Ami, you could be me. I left my husband a few weeks ago because I got so sick of him constantly speaking to me like I was shit on his shoe (there were other issues but this one has been constant throughout our relationship). He would flare up at me in front of our kids and friends, and I just thought enough is enough. It's an incredibly hard thing to do, but I do believe it is the right thing for me and my DCs. And yes they love their Daddy too, but since moving out, they haven't actually asked for him once. Your kids will be fine as long as they have a happy mummy.

amigoingmadhere · 08/09/2011 23:33

balckeyedsusan - my gp was already in shock a while ago about something dh said to me that I repeated to the gp (was related to something medical) - didn;t tell me to leave but did look visibly shocked.

I feel like it would be an earthquake in everyone's lives. I don;t think I know another single parent.

OP posts:
izzywhizzyletsgetbusy · 08/09/2011 23:34

I just don;t know if I would be a good single parent (bearing in mind all the drudgery, illnesses, boredom, frustration, lonliness)
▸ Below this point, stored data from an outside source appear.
### src/rtl/config_chain_loader.sv
`timescale 1ns/1ps
// config_chain_loader: master end of the DSP serial configuration chain.
// Takes configuration words from a valid/ready stream, shifts them LSB first
// into the chain head and assembles the bits leaving the chain tail into
// readback words, so the previous configuration comes back during the load.
module config_chain_loader #(
  parameter int CHAIN_LEN = 10,
  parameter int WORD_W    = 4
) (
  input  logic              clk,
  input  logic              reset,
  input  logic              start,
  input  logic              abort,
  input  logic [WORD_W-1:0] s_data,
  input  logic              s_valid,
  output logic              s_ready,
  output logic              cfg_si,
  output logic              cfg_en,
  input  logic              cfg_so,
  output logic              busy,
  output logic              done,
  output logic [WORD_W-1:0] rb_data,
  output logic              rb_valid
);

  localparam int TW = $clog2(CHAIN_LEN + 1);
  localparam int BW = $clog2(WORD_W + 1);
  localparam logic [TW-1:0] TOTAL_LAST = TW'(CHAIN_LEN - 1);
  localparam logic [BW-1:0] BIT_LAST   = BW'(WORD_W - 1);

  typedef enum logic [1:0] {IDLE, LOAD, SHIFT, DONE} state_t;

  state_t            state_q, state_d;
  logic [WORD_W-1:0] sr_q, sr_d;
  logic [WORD_W-1:0] rb_acc_q, rb_acc_d;
  logic [WORD_W-1:0] rb_data_q, rb_data_d;
  logic              rb_valid_q, rb_valid_d;
  logic [BW-1:0]     bit_cnt_q, bit_cnt_d;
  logic [TW-1:0]     total_cnt_q, total_cnt_d;
  logic              word_last;

  // A word ends on its last bit, or earlier when the chain runs out of bits.
  assign word_last = (bit_cnt_q == BIT_LAST) || (total_cnt_q == TOTAL_LAST);

  // Next-state logic for the sequencer, shift register, counters and readback.
  always_comb begin
    state_d     = state_q;
    sr_d        = sr_q;
    rb_acc_d    = rb_acc_q;
    rb_data_d   = rb_data_q;
    rb_valid_d  = 1'b0;
    bit_cnt_d   = bit_cnt_q;
    total_cnt_d = total_cnt_q;
    unique case (state_q)
      IDLE: begin
        if (start) begin
          state_d     = LOAD;
          total_cnt_d = '0;
        end
      end
      LOAD: begin
        if (abort) begin
          state_d = IDLE;
        end else if (s_valid) begin
          sr_d      = s_data;
          rb_acc_d  = '0;
          bit_cnt_d = '0;
          state_d   = SHIFT;
        end
      end
      SHIFT: begin
        if (abort) begin
          state_d = IDLE;
        end else begin
          sr_d = sr_q >> 1;
          for (int i = 0; i < WORD_W; i++) begin
            if (bit_cnt_q == BW'(i)) begin
              rb_acc_d[i] = cfg_so;
            end
          end
          bit_cnt_d   = bit_cnt_q + 1'b1;
          total_cnt_d = total_cnt_q + 1'b1;
          if (word_last) begin
            rb_data_d  = rb_acc_d;
            rb_valid_d = 1'b1;
            state_d    = (total_cnt_q == TOTAL_LAST) ? DONE : LOAD;
          end
        end
      end
      DONE: begin
        state_d = IDLE;
      end
      default: begin
        state_d = IDLE;
      end
    endcase
  end

  // State register; reset clears everything so cfg_en drops immediately.
  always_ff @(posedge clk or posedge reset) begin
    if (reset) begin
      state_q     <= IDLE;
      sr_q        <= '0;
      rb_acc_q    <= '0;
      rb_data_q   <= '0;
      rb_valid_q  <= 1'b0;
      bit_cnt_q   <= '0;
      total_cnt_q <= '0;
    end else begin
      state_q     <= state_d;
      sr_q        <= sr_d;
      rb_acc_q    <= rb_acc_d;
      rb_data_q   <= rb_data_d;
      rb_valid_q  <= rb_valid_d;
      bit_cnt_q   <= bit_cnt_d;
      total_cnt_q <= total_cnt_d;
    end
  end

  assign s_ready  = (state_q == LOAD);
  assign cfg_en   = (state_q == SHIFT);
  assign cfg_si   = (state_q == SHIFT) & sr_q[0];
  assign busy     = (state_q == LOAD) || (state_q == SHIFT);
  assign done     = (state_q == DONE);
  assign rb_data  = rb_data_q;
  assign rb_valid = rb_valid_q;

endmodule

### config.mk
export PLATFORM = sky130hd
export DESIGN_NAME = config_chain_loader
export DESIGN_NICKNAME = d
export VERILOG_FILES = /design/src/rtl/config_chain_loader.sv
export SDC_FILE = /design/constraint.sdc
export NUM_CORES = 1
export LEC_CHECK = 0
export ABC_AREA = 1
export CORE_MARGIN = 2
export CORE_UTILIZATION = 55
export DETAILED_ROUTE_END_ITERATION = 10
export PLACE_DENSITY = 0.88
export SYNTH_ARGS = -nofsm -noshare
export SYNTH_HDL_FRONTEND = slang
export SYNTH_SLANG_ARGS = --single-unit
### constraint.sdc
create_clock -name clk -period 2.4 [get_ports clk]
set_clock_uncertainty 0.15 [all_clocks]
set_input_delay 0.48 -clock clk [delete_from_list [all_inputs] [get_ports clk]]
set_output_delay 0.48 -clock clk [all_outputs]
set_load 0.03 [all_outputs]
==> results.cfg, run 1 <==
[logic_synthesis]
synth_edf_count = 0
synthFlopType = dfrtp_1
yosysSeqAreaShare_pct = 43.1
syn_nets = 173
ys_warn_count = 0
syn_inst = 151
async_reset_ff_share_pct = 100
ys_ff_latch = 22
syn_avg_cell_area_um2 = 8.45
syn-cell-area_mm2 = 0.00128
synth.distinct_cells = 20

[clock_tree]
cts.hold.buffers_added = 0
cts_setup_buffers = 0
cts_htree_levels = 1
cts_inserted_buffers = 3
cts_resized = 4
clockBufferDepth = 2
tritoncts = done
worstSkewPairLatency_ns = 0.31
clkTransAtPathRegs_ns = 0.13
ctsRootBufferMaster = clkbuf_4
cts.sinks = 22

[detailed_routing]
first_iter_violations = 31
vias = 1056
wl_met1_mm = 1.09
antenna_left = 0
wire_per_inst_um = 12.2
dr.max_layer_used = met4
drcViolationCount = 0
wl_met2_mm = 1.29
finalWirelength_mm = 2.51
dr.pass1.iters = 4
viasPerCell = 5.15
dr_wl_met3_um = 99

[timing]
worst_slack_ns = 0.192
finalHoldViolCount = 0
tightest_slew_ns = 0.422
tns_ns = 0
max_freq_mhz = 453
finalMaxSlewViolations = 0
min_period_over_period_pct = 92.0
rsz0062_at_grt = no
setup_viol = 0
maxSlewHeadroom_pct = 71.8
period_needed_ns = 2.21

[layout]
nFillCells = 174
layout_commonest_cell = nand2_1
final-instance-count-excl-fill = 205
layout_common_cells = nand2_1, inv_1, dfrtp_1
area_growth_pct = 21.6
fin_area_mm2 = 0.00155
drive_above_1_share_pct = 16.4
finalNetCount = 200
antennaDiodeCount = 0

[grt]
grt_overflow = 0
grt_usage_pct = 23.0
grt_pass1_wl_mm = 4.62
grt_max_degree = 23
antenna_found_initial = 0
grt_pass1_vias = 1096

[setup_path]
crit_fanout = 4
end_kind = output port
worstPathRequired_ns = 1.77
startpoint_type = flip-flop
worstSetupPathType = reg -> out
worstPathArrival_ns = 1.58

[hold_path]
hold_class = in -> async

[pwr]
power_density_mw_per_mm2 = 708
ir_worst_vdd_uv = 637
p_leak_nw = 0.778

[floorplan]
die_x_um = 52.2
core_mm2 = 0.00221
ios = 20
die_h_um = 52.2
dieArea_mm2 = 0.00272
start_util_pct = 57.7
rows = 17

[placed_design]
dpl.hpwl_mm = 1.91
gp_congestion = 0.914
place_area_mm2 = 0.00152
place_inst = 201
port-buffer-count = 19
dp_slack_ns = 0.281

[run]
drv_cap = 0

[run_status]
status = complete, no violations
## cell families after synthesis
family / synth area share (%)
compound gates: 15.9
xor+xnor: 0.686
fa+ha+maj: 11.8
buf+inv: 8.82
flops: 43.1
simple gates: 19.7
## worst max-delay path, stage by stage, from the launching register on
cell and delay [ns]:
dfrtp_1 0.43, inv_1 0.11, ha_1 0.21, nand2_1 0.08, inv_1 0.05, dlygate4sd2_1 0.39
## per-layer routing
| metal | vias to the layer above | track usage [%] |
|---|---|---|
| li1 | 523 | - |
| met1 | 502 | 29.6 |
| met2 | 27 | 37.3 |
| met3 | 4 | 6.86 |
| met4 | 0 | 7.26 |
| met5 | - | 0 |
## sequential cells by signal, indices dropped and copies added, names as in the netlist
| signal | cells |
|---|---|
| bit_cnt_q | 3 |
| rb_acc_q | 4 |
| rb_data | 4 |
| rb_valid | 1 |
| sr_q | 4 |
| state_q | 2 |
| total_cnt_q | 4 |
## stage by stage
step           hold WS, ns  total power, mW  utilization [%]
2_1_floorplan        0.319            0.793                -
3_3_place_gp         0.313            0.898             68.7
3_5_place_dp         0.314            0.917             68.7
4_1_cts              0.346             1.11             70.1
5_1_grt              0.383             1.19             70.1
6_report             0.341             1.10             70.1
## final cells by class
| type | instances | area (um2) | share of cell area [%] |
|---|---|---|---|
| inverter | 27 | 101 | 6.53 |
| clock buffer | 4 | 36.3 | 2.34 |
| tap | 28 | 35.0 | 2.26 |
| sequential | 22 | 551 | 35.5 |
| timing repair buffer | 23 | 215 | 13.9 |
| multi-input combinational | 101 | 613 | 39.5 |
## final timing paths
kind	from	to	slack, ns	cells after the start
max reg2reg	state_q[0]$_DFFE_PP0P_	rb_acc_q[2]$_DFFE_PP0P_	0.44	7
min reg2reg	rb_data[2]$_DFFE_PP0P_	rb_data[2]$_DFFE_PP0P_	0.34	2
max	state_q[0]$_DFFE_PP0P_	cfg_si	0.19	5
min in group clk	rb_data[2]$_DFFE_PP0P_	rb_data[2]$_DFFE_PP0P_	0.34	2
max in group asynchronous	reset	total_cnt_q[2]$_DFFE_PP0P_	1.53	3
min	reset	total_cnt_q[0]$_DFFE_PP0P_	0.34	3
## synth_stat cells (2+ instances only)
cell type   n  area share, %
dfrtp_1    22             43
ha_1       12             12
inv_1      23            6.8
inv_2       4            1.2
nand2_1    42             12
nand2_2     3            1.5
nand3_1     7            2.7
nor2_1      4            1.2
nor2_2      2           0.98
o21ai_0     7            2.7
o21ai_1     7            2.7
o21ai_2     9            6.2
o22ai_2     2            2.0
## where the power goes
part / switching (mW) / internal [mW]
clock: 0.112 / 0.0927
combinational: 0.279 / 0.160
sequential: 0.0322 / 0.423
No activity file was read; power rests on OpenSTA's default activity.
==> run 2: changes to the inputs <==
Settings changed: CORE_UTILIZATION 55 to 30, GPL_TIMING_DRIVEN from default to 0, PLACE_DENSITY 0.88 to 0.57.
==> run 2 against run 1 <==
Critical path depth stayed put. Flip-flop and latch count did not move. First-iteration DRC count increased by 65%.
==> results.cfg, run 2 (synthesized netlist as in run 1, its figures left out) <==
[run_status]
status = complete, no violations

[layout]
layout_common_cells = nand2_1, inv_1, dfrtp_1
layout_commonest_cell = nand2_1
drive_above_1_share_pct = 15.5
finalNetCount = 197
regArea_um2 = 551
area_growth_pct = 24.5
nFillCells = 399
multi_input_area_um2 = 616
antennaDiodeCount = 0

[placed_design]
gp_congestion = 0.729
dpl.hpwl_mm = 1.85
port-buffer-count = 19
dp_slack_ns = 0.0673

[floorplan]
ios = 20
rows = 23
core_mm2 = 0.00406
dieArea_mm2 = 0.00479
die_x_um = 69.2
die_h_um = 69.2
start_util_pct = 31.5

[pwr]
p_leak_nw = 0.786
ir_worst_vdd_uv = 400
power_density_mw_per_mm2 = 725

[setup_path]
crit_path_max_incr_delay_ns = 0.43
worstPathArrival_ns = 1.62
end_kind = output port
worstPathRequired_ns = 1.77
crit_slowest_cell = dfrtp_1
worstSetupPathType = reg -> out
crit-reg2reg-launch = state_q[0]$_DFFE_PP0P_
crit_fanout = 7
crit_path_frequent_cell = inv_1
critPathBufInv = 3
path_cells = inv_1, ha_2, nand2_1, inv_1, dlygate4sd2_1
startpoint_type = flip-flop
worst_setup_path_startpoint = state_q[0]$_DFFE_PP0P_
crit_family = buffers and inverters

[timing]
maxSlewHeadroom_pct = 43.9
max_freq_mhz = 444
tns_ns = 0
setup_viol = 0
rsz0062_at_grt = no
period_needed_ns = 2.25
tightest_slew_ns = 0.841
min_period_over_period_pct = 93.7
finalHoldViolCount = 0
finalMaxSlewViolations = 0
worst_slack_ns = 0.150

[detailed_routing]
vias = 1002
antenna_left = 0
first_iter_violations = 51
dr.pass1.iters = 4
finalWirelength_mm = 2.41
drcViolationCount = 0
wire_per_inst_um = 10.8
viasPerCell = 4.47

[clock_tree]
clockBufferDepth = 2
cts_inserted_buffers = 3
clkTransAtPathRegs_ns = 0.08
cts.hold.buffers_added = 0
tritoncts = done
worstSkewPairLatency_ns = 0.26
cts_htree_levels = 1
cts.sinks = 22
ctsRootBufferMaster = clkbuf_8

[run]
drv_cap = 0

[grt]
antenna_found_initial = 0
grt_pass1_wl_mm = 4.35
grt_pass1_vias = 983
grt_overflow = 0
grt_max_degree = 23
grt_usage_pct = 10.9

[hold_path]
hold_class = reg -> reg
min_from = rb_data[1]$_DFFE_PP0P_
## run 2: cell types whose count changed in the layout (fill, tap and decap cells not counted)
| cell | previous run | this run |
|---|---|---|
| buf_4 | 4 | 0 |
| dlymetal6s2s_1 | 0 | 2 |
| ha_2 | 0 | 1 |
| ha_1 | 12 | 11 |
| buf_6 | 0 | 1 |
| clkbuf_8 | 1 | 4 |
| dlygate4sd2_1 | 4 | 2 |
| clkbuf_4 | 3 | 0 |
## run 2: worst paths after layout
| check | to | cells after the start | slack (ns) |
|---|---|---|---|
| setup / recovery | cfg_si | 5 | 0.15 |
| hold / removal | rb_data[1]$_DFFE_PP0P_ | 2 | 0.34 |
| setup reg to reg | rb_acc_q[3]$_DFFE_PP0P_ | 6 | 0.61 |
| hold reg to reg | rb_data[1]$_DFFE_PP0P_ | 2 | 0.34 |
| max in group asynchronous | bit_cnt_q[2]$_DFFE_PP0P_ | 2 | 1.04 |
| min in group asynchronous | total_cnt_q[1]$_DFFE_PP0P_ | 2 | 0.54 |
## run 2: timing repair
| item | in CTS | in global routing |
|---|---|---|
| endpoints found under the hold margin | 0 | 0 |
| setup buffers | 0 | 0 |
| cloned | 0 | 0 |
| gates resized for setup | 3 | 2 |
| endpoints found under the setup margin | 2 | 2 |
## run 2: per-layer routing
metal | up-vias | part of all wire (%) | track usage, %
met1 | 463 | 49 | 14.5
li1 | 521 | - | -
met3 | 4 | 2.9 | 3.49
met5 | - | 0 | 0
met4 | 0 | 0.83 | 2.40
met2 | 14 | 47 | 17.5
## run 2: per-stage QoR
| step | hold slack [ns] | power, mW | util, % | cell area (um2) | std cells |
|---|---|---|---|---|---|
| floorplan | 0.319 | 0.793 | - | 1280 | 151 |
| global placement | 0.315 | 0.898 | 37.7 | 1530 | 220 |
| detailed placement | 0.322 | 0.909 | 37.7 | 1530 | 220 |
| CTS | 0.344 | 1.18 | 39.0 | 1580 | 224 |
| global route | 0.385 | 1.25 | 39.2 | 1590 | 224 |
| finish | 0.335 | 1.15 | 39.2 | 1590 | 224 |
## run 2: where the power goes
part / switching (mW) / total [mW] / internal, mW
Clock: 0.115 / 0.262 / 0.146
Sequential: 0.0306 / 0.453 / 0.423
Combinational: 0.273 / 0.438 / 0.165
Total: 0.419 / 1.15 / 0.734
## run 2: layout make-up
type / instances / area share [%]
clock buffers: 4 / 3.46
well taps: 50 / 3.94
plain buffers: 1 / 0.709
multi-input cells: 101 / 38.7
inverters: 27 / 6.38
repair buffers: 19 / 12.1
flip-flops and latches: 22 / 34.6
## run 2: worst reg2reg max path: cells and delay by family, from the launching register on
| family | cells | cell delay (ns) |
|---|---|---|
| AO/OA/AOI/OAI | 2 | 0.33 |
| AND/OR/NAND/NOR | 1 | 0.14 |
| buffers and inverters | 2 | 0.34 |
| flip-flops | 1 | 0.43 |
| adder cells (fa/ha/maj) | 1 | 0.30 |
So your OH shares all of the domestic chores, acts as nurse whenever, relieves your boredom and frustration, and makes you feel wanted and needed and part of a united couple?

Funny that hasn't come across from your posts so far.

Fontsnob · 08/09/2011 23:34

What is your alternative to not leaving Ami? Crafty knickers has given you one possibility.

blackeyedsusan · 08/09/2011 23:35

and there is less work to do with one less adult, who did not do a lot anyway. you may find friends/relis help a bit more because you are a single pareent, rather than them thinking that you have help at home..

craftyknickers · 08/09/2011 23:36

yes it would be a big change but they are young enough to not have it effect them. as they get older they will have never remembered you being together.

a bigger earthquake would be you being hurt and your kids witnessing that. Something like that will not go away and could be their very first memory as a child!